* **Task to complete**
A single stretch of the material below is to be transcribed exactly, starting at the line with "[clocking] H-tree level count 2 [unchanged]" and ending after the line with "[critical_path] element type".

* **Input data**
########################################

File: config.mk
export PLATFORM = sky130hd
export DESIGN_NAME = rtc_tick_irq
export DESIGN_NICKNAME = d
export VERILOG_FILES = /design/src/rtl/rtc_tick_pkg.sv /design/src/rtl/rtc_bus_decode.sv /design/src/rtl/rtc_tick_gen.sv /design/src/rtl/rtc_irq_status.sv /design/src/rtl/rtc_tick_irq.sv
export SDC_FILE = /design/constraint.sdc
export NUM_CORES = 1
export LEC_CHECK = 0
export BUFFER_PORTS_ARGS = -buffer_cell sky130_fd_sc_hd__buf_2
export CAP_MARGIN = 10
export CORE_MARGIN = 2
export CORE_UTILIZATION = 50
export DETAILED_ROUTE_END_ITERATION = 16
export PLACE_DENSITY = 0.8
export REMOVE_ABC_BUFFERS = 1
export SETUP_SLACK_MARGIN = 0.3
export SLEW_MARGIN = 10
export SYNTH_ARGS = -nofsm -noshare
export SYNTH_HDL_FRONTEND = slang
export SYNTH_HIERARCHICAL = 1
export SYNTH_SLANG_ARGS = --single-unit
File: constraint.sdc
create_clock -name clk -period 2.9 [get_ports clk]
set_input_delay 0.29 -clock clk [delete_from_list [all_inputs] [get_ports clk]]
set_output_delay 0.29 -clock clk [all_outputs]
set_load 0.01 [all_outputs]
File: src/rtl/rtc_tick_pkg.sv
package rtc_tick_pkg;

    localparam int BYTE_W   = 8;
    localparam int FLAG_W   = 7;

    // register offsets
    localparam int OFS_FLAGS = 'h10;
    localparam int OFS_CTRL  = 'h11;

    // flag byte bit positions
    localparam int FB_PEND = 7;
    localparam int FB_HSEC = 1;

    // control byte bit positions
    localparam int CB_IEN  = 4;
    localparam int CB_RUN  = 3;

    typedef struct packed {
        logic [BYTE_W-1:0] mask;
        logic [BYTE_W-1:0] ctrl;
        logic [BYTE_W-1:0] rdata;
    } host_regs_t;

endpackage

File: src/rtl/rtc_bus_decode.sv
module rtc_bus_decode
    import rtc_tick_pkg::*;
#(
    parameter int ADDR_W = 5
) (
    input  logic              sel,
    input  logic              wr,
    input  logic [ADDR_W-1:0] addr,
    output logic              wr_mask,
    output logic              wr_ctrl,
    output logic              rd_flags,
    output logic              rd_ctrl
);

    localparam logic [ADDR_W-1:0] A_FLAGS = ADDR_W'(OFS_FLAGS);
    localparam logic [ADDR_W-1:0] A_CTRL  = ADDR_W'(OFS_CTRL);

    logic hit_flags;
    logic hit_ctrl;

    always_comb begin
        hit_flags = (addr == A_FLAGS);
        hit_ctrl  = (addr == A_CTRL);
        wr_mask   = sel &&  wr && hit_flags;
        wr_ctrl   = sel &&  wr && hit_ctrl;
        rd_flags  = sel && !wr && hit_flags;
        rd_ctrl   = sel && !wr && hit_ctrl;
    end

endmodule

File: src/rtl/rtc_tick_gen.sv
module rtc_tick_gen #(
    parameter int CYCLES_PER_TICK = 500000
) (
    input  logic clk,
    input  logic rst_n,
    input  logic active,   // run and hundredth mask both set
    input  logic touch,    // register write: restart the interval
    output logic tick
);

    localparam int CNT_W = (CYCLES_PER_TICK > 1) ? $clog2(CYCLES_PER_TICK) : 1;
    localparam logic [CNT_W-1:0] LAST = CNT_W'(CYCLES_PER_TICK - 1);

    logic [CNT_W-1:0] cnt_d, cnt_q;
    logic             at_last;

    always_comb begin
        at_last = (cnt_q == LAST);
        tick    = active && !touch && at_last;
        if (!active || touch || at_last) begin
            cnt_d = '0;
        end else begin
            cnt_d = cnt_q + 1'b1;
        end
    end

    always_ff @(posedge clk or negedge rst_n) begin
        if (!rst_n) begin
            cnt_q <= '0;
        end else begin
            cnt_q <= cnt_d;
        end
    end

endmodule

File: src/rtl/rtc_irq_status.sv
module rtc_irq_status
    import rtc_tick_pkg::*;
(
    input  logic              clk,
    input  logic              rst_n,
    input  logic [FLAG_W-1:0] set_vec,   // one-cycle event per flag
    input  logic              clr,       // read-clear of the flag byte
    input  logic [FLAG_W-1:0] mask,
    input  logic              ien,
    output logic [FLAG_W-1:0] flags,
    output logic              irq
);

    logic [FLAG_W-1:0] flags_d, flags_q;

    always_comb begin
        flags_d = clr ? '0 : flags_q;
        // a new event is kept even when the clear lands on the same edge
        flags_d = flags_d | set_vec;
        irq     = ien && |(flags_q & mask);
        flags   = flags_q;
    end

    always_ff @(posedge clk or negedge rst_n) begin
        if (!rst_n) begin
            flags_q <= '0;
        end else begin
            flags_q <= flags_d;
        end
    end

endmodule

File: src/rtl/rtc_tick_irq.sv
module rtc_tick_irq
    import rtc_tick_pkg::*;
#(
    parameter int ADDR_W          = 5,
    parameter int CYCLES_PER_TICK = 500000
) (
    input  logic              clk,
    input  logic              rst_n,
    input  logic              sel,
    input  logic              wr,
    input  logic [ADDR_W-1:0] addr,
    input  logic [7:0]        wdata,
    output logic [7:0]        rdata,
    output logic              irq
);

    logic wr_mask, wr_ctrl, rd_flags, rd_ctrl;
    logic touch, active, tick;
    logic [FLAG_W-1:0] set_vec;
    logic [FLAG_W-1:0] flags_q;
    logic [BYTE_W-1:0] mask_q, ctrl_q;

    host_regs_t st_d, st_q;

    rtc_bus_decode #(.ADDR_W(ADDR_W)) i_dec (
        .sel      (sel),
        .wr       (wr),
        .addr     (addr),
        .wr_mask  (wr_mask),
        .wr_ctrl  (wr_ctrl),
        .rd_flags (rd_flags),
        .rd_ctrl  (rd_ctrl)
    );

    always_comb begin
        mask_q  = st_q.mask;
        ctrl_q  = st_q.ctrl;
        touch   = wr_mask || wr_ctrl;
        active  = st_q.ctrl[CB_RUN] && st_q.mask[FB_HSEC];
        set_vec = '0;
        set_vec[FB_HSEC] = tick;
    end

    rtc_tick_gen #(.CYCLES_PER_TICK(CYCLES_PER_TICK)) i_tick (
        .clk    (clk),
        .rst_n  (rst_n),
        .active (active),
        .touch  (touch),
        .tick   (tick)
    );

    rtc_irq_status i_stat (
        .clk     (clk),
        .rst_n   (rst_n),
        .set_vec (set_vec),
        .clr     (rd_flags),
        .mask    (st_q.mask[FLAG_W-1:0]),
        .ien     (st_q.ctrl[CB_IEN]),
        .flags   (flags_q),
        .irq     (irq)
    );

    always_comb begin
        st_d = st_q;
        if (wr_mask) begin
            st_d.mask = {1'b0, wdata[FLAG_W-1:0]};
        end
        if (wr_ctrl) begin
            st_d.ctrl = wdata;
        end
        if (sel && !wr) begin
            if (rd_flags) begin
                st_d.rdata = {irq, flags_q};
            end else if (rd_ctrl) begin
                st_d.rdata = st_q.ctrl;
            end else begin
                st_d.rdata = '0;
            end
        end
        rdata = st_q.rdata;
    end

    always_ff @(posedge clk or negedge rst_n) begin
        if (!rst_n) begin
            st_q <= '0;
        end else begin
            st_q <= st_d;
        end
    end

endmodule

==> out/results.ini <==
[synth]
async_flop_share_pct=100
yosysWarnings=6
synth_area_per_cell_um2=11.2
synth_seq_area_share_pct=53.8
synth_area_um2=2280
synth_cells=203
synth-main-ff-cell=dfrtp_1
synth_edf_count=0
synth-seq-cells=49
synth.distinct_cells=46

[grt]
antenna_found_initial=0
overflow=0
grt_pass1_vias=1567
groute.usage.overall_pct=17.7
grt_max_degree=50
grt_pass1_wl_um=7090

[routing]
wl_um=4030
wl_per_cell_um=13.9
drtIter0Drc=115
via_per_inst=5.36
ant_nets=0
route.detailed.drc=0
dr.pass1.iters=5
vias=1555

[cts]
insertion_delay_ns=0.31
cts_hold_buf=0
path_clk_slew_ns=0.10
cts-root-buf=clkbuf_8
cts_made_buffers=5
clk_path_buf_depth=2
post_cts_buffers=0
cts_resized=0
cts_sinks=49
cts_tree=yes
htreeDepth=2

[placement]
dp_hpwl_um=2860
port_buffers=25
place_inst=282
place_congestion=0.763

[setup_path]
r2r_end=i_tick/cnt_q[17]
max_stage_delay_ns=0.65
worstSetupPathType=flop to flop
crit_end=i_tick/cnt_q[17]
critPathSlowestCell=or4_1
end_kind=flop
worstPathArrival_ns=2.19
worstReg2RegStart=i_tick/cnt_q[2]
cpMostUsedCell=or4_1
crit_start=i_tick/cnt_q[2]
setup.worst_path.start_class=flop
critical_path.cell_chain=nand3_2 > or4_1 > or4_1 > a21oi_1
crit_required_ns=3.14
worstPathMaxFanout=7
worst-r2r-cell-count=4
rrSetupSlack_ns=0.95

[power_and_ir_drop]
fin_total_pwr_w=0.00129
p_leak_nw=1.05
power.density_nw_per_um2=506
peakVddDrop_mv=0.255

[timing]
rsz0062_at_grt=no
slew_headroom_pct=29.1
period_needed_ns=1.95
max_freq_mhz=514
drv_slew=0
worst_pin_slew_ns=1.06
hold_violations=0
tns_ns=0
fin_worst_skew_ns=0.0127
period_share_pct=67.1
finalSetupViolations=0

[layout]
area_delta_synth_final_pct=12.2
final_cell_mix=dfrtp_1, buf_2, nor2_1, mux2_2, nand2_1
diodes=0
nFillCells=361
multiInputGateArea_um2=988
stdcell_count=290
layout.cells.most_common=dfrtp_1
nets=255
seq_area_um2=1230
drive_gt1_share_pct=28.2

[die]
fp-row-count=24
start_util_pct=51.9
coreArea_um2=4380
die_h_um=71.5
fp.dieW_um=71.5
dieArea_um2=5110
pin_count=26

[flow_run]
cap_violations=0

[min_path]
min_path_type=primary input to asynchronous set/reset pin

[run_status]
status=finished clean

########################################

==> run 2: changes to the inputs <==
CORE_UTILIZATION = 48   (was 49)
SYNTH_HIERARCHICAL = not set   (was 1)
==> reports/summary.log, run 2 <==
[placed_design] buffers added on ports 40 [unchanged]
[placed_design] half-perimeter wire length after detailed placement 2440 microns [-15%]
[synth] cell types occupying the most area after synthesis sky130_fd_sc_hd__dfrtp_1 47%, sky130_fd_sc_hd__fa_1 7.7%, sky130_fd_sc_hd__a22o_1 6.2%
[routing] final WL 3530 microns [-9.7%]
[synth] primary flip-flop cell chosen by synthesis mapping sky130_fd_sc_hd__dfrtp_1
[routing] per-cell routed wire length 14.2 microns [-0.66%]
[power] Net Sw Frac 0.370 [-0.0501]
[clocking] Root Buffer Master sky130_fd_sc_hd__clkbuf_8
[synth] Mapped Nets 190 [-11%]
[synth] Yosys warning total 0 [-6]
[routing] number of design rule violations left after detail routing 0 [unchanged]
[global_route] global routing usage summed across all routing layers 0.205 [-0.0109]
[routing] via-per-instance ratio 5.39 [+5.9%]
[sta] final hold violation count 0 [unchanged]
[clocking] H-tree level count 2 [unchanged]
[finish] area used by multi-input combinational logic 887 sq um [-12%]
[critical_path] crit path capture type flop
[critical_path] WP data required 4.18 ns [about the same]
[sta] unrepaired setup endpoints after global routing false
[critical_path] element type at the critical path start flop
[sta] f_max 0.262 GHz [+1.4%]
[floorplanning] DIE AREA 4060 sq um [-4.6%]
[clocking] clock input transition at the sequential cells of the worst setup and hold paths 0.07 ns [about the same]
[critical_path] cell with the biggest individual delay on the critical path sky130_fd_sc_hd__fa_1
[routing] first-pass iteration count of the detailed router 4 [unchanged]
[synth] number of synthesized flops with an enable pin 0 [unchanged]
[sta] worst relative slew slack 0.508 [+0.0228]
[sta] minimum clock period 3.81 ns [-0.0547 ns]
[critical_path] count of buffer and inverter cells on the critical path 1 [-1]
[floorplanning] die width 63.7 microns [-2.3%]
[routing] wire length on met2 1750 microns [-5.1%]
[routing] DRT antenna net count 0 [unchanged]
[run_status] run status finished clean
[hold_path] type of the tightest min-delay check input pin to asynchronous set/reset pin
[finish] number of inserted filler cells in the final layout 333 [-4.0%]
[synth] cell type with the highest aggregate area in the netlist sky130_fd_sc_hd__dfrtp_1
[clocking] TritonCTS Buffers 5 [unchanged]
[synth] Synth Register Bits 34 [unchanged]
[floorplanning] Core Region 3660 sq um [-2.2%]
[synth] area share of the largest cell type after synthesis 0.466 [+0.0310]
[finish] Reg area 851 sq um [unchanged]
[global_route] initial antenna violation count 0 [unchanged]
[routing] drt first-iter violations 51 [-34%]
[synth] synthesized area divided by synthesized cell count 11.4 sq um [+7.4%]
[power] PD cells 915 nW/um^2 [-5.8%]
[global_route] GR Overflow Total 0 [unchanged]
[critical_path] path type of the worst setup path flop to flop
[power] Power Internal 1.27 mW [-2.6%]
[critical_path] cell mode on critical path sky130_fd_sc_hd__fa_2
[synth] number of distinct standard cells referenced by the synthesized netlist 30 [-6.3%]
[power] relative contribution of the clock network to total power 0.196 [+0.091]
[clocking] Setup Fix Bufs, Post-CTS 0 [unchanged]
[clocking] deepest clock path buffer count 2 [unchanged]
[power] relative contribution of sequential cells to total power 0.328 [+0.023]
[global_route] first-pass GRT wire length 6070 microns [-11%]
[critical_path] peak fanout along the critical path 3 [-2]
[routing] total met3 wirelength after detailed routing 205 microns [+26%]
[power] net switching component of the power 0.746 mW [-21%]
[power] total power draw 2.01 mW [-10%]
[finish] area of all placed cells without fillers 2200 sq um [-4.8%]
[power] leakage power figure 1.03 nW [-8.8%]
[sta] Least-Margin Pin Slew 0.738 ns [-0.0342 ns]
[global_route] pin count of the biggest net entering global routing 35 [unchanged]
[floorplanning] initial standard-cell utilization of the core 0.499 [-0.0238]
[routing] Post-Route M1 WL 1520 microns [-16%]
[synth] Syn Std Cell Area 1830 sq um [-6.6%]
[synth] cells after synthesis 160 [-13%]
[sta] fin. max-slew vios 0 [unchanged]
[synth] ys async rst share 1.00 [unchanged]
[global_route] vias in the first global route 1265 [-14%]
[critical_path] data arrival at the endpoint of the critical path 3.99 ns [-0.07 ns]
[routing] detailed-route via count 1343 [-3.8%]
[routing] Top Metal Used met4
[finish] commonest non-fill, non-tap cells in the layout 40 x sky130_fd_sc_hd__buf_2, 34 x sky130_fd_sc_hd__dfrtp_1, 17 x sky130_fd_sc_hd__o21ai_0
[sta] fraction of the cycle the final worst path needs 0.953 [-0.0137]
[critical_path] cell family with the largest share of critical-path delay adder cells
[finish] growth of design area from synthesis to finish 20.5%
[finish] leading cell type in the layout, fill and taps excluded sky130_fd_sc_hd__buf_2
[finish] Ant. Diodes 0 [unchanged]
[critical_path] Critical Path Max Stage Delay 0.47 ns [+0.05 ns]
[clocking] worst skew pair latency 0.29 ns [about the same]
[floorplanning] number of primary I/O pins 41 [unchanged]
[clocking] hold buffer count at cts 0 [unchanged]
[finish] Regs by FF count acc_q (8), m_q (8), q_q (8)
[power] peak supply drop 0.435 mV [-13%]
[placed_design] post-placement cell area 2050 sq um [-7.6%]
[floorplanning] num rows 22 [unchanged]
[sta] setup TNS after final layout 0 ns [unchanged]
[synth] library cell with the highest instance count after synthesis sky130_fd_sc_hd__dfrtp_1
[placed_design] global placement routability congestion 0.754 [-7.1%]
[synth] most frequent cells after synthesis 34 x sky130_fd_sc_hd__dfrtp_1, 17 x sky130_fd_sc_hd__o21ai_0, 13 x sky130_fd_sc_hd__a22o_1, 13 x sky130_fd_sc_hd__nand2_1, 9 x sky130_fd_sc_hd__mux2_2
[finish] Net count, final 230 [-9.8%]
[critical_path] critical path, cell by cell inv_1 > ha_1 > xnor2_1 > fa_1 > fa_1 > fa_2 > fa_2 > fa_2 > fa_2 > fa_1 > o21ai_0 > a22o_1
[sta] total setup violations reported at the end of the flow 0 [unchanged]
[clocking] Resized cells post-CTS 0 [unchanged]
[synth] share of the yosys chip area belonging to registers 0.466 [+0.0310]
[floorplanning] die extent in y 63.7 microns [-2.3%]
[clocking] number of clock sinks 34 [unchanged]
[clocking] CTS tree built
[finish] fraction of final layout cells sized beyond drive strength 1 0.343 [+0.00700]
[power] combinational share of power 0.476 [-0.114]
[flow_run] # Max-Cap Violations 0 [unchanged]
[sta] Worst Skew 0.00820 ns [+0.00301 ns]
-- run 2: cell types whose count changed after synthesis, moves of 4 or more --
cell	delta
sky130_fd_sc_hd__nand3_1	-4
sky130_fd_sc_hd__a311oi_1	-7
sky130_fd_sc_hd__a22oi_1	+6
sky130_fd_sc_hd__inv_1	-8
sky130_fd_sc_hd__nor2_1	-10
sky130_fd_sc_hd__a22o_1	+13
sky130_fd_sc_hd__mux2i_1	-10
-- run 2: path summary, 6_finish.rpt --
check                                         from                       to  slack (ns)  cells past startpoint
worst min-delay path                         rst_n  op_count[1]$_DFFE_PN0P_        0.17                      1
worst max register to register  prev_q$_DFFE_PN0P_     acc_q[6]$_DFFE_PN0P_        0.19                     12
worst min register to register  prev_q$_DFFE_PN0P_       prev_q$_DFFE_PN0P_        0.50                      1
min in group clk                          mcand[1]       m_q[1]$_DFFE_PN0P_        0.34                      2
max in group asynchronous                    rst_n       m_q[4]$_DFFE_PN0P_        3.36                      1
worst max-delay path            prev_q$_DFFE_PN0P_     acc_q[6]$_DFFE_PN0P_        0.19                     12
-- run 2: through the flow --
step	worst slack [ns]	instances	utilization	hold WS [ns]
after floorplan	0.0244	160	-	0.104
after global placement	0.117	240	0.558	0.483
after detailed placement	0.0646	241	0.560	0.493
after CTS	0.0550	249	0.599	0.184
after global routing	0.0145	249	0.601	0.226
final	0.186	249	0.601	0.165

########################################

* **Task answer**
[clocking] H-tree level count 2 [unchanged]
[finish] area used by multi-input combinational logic 887 sq um [-12%]
[critical_path] crit path capture type flop
[critical_path] WP data required 4.18 ns [about the same]
[sta] unrepaired setup endpoints after global routing false
[critical_path] element type at the critical path start flop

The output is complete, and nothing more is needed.